Ask them how they felt when they came home to you after seeing the other person. Ask them how they managed to disguise it all for so long.
By asking these type of questions, you’re establishing a base from which you can create a new relationship together. Because the next important sign you can survive together is:

2.  You can accept that your original relationship is over

You now have the opportunity to build a brand new relationship with each other or move on independently.
Instead of clinging to your shattered image of your partner, you have a chance to see them as a flawed human being who you can still try to care for—or someone you no longer want to be around.
The choice is yours. But facing the end of the original relationship is an important step.

How to do it:

Grieve the end of your first relationship. Cry over your wedding album. Walk through the much-loved rooms in your house, take off your wedding ring.
If you’re still living together, create space in the house that is just for you—even moving to separate bedrooms. Life as you knew it has come to an end, and this is the time to initiate a hard reset.
You might feel a confusing urge to avoid this step, in order to avoid facing the pain you believe you’ll feel, or even to avoid making things uncomfortable for your partner. Don’t avoid this step! Your recovery can only begin when you face what you’ve lost.
In rebuilding your relationship, don’t be afraid to take things very slowly. Date. Build up to sex. Try to weigh up this “new” partner as objectively as you’d judge someone new, without being clouded by familiarity and a need for security.
Don’t try to hide the affair from your friends, either. When you open up, you might be surprised how many people you know have been through this experience too.
Open up to carefully selected friends, however; your feisty friends who will make you feel ashamed of even thinking of staying together are not who you need at this stage. Look to your wise, open-minded friends in the early stages.
When you create a new relationship, it’s your opportunity to decide on what the legacy of the affair will be. Let it be positive.

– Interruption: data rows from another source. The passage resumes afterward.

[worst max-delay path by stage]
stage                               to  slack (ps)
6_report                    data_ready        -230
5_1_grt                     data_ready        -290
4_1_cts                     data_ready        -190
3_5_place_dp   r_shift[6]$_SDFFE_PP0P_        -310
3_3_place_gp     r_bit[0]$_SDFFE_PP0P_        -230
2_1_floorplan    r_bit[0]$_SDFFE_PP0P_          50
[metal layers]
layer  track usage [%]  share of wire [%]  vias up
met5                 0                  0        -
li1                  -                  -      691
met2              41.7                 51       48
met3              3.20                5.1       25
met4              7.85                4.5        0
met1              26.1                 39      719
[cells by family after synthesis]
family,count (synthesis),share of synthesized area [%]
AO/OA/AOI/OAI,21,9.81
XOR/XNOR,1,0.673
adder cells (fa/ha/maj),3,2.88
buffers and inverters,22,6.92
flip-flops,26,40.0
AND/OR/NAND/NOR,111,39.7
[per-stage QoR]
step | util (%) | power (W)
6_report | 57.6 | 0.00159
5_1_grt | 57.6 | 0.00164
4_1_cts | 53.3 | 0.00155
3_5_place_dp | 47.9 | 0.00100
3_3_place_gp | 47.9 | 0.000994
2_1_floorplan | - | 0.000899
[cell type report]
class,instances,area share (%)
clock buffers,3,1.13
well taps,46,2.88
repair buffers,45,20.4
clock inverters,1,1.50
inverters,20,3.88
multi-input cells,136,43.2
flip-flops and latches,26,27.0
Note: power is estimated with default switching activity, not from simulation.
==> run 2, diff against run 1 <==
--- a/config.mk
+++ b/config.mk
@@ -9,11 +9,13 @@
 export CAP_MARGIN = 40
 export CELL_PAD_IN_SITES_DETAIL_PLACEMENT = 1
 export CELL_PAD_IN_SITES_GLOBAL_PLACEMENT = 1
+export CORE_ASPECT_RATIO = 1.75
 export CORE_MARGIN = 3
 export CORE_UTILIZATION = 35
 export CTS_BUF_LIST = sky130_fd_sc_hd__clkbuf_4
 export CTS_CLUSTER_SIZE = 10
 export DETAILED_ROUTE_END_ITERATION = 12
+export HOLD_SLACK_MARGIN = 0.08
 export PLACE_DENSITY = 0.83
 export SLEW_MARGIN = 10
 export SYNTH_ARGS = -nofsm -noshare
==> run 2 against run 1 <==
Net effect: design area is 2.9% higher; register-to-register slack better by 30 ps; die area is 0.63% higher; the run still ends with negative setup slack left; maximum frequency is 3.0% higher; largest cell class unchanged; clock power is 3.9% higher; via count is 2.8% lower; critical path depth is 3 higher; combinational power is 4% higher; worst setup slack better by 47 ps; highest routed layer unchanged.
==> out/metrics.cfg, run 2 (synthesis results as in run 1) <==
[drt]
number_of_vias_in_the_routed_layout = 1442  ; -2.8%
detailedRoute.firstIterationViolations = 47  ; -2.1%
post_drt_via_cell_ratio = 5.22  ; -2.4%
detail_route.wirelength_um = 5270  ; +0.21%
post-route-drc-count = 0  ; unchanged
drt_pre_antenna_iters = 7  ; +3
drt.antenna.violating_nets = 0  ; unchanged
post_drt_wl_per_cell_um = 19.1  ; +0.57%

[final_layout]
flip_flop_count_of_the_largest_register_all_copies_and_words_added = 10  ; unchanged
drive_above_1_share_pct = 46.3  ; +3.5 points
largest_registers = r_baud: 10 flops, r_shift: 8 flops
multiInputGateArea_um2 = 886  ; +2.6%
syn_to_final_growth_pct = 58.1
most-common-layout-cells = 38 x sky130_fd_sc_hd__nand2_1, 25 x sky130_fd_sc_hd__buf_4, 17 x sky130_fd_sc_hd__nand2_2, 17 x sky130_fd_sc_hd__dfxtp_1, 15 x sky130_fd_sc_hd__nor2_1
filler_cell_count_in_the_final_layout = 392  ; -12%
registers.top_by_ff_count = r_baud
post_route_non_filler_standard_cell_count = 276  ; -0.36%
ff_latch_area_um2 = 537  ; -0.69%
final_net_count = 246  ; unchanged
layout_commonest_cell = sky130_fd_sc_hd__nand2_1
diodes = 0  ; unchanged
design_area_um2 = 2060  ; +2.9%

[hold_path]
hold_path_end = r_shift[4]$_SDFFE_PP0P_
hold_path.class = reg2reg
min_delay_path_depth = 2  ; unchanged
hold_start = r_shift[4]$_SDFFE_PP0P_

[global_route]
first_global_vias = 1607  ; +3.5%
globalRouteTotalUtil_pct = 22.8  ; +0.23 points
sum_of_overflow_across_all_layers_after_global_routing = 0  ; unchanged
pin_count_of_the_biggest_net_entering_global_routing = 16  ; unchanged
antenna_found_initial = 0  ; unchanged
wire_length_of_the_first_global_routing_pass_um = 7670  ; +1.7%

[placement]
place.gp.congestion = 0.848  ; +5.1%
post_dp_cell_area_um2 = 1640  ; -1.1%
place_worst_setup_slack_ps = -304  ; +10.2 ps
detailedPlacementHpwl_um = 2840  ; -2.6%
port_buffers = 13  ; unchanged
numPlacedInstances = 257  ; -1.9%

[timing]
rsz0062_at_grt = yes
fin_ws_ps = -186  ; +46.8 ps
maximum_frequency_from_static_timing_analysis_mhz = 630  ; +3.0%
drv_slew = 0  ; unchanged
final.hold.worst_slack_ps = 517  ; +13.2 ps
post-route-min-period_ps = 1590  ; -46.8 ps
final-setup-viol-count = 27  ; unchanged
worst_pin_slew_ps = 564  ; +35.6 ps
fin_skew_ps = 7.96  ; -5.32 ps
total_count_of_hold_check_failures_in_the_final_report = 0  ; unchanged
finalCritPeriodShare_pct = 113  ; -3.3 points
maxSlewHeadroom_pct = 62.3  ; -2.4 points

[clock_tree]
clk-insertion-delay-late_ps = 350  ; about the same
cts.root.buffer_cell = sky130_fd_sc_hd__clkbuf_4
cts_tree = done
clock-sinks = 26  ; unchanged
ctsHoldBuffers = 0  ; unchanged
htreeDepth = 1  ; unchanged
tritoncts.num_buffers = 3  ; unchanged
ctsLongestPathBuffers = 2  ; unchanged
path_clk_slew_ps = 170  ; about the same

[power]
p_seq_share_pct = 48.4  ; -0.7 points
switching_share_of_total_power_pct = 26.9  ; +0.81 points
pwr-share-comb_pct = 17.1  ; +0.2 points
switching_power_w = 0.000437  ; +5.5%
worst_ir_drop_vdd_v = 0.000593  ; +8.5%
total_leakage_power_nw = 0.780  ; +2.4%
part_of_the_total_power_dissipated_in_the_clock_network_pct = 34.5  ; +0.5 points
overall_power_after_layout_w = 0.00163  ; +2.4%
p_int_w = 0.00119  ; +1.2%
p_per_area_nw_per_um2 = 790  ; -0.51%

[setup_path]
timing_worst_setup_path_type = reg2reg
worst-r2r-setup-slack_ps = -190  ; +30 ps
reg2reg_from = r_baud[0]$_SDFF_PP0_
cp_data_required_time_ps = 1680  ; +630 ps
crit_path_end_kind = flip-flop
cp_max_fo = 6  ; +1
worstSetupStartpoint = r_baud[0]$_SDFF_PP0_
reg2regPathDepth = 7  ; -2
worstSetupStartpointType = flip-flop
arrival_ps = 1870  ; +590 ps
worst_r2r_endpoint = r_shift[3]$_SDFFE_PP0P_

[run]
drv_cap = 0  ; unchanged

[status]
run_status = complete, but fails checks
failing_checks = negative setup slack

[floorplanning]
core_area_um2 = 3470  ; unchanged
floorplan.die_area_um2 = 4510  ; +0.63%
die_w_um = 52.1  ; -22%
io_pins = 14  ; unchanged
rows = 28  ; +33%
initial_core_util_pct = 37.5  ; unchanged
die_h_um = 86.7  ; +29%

3.  Your partner is willing to be more open 

In time, you can hope to be able to blindly trust your partner at their word again. But until then, feel no qualms about asking your partner to share their plans, relationships and correspondence with you more openly. 

How to do it:

Just ask them. How they respond will be telling. If they’re defensive, irritable or overly emotional, it could be a sign they were hoping to continue their clandestine behaviour, or aren’t ready to commit to you completely. It might be that their affair represented freedom from responsibility and they’re reluctant to take on the burden of caring for your feelings.
Ideally, they’ll volunteer this information because they’ve taken on the responsibility of rebuilding the trust between you. That’s the most positive sign of all.
When the unfaithful partner takes up the mantle of discussing the affair, sharing their life, and repairing the damage, you have a real, solid chance of surviving as a couple.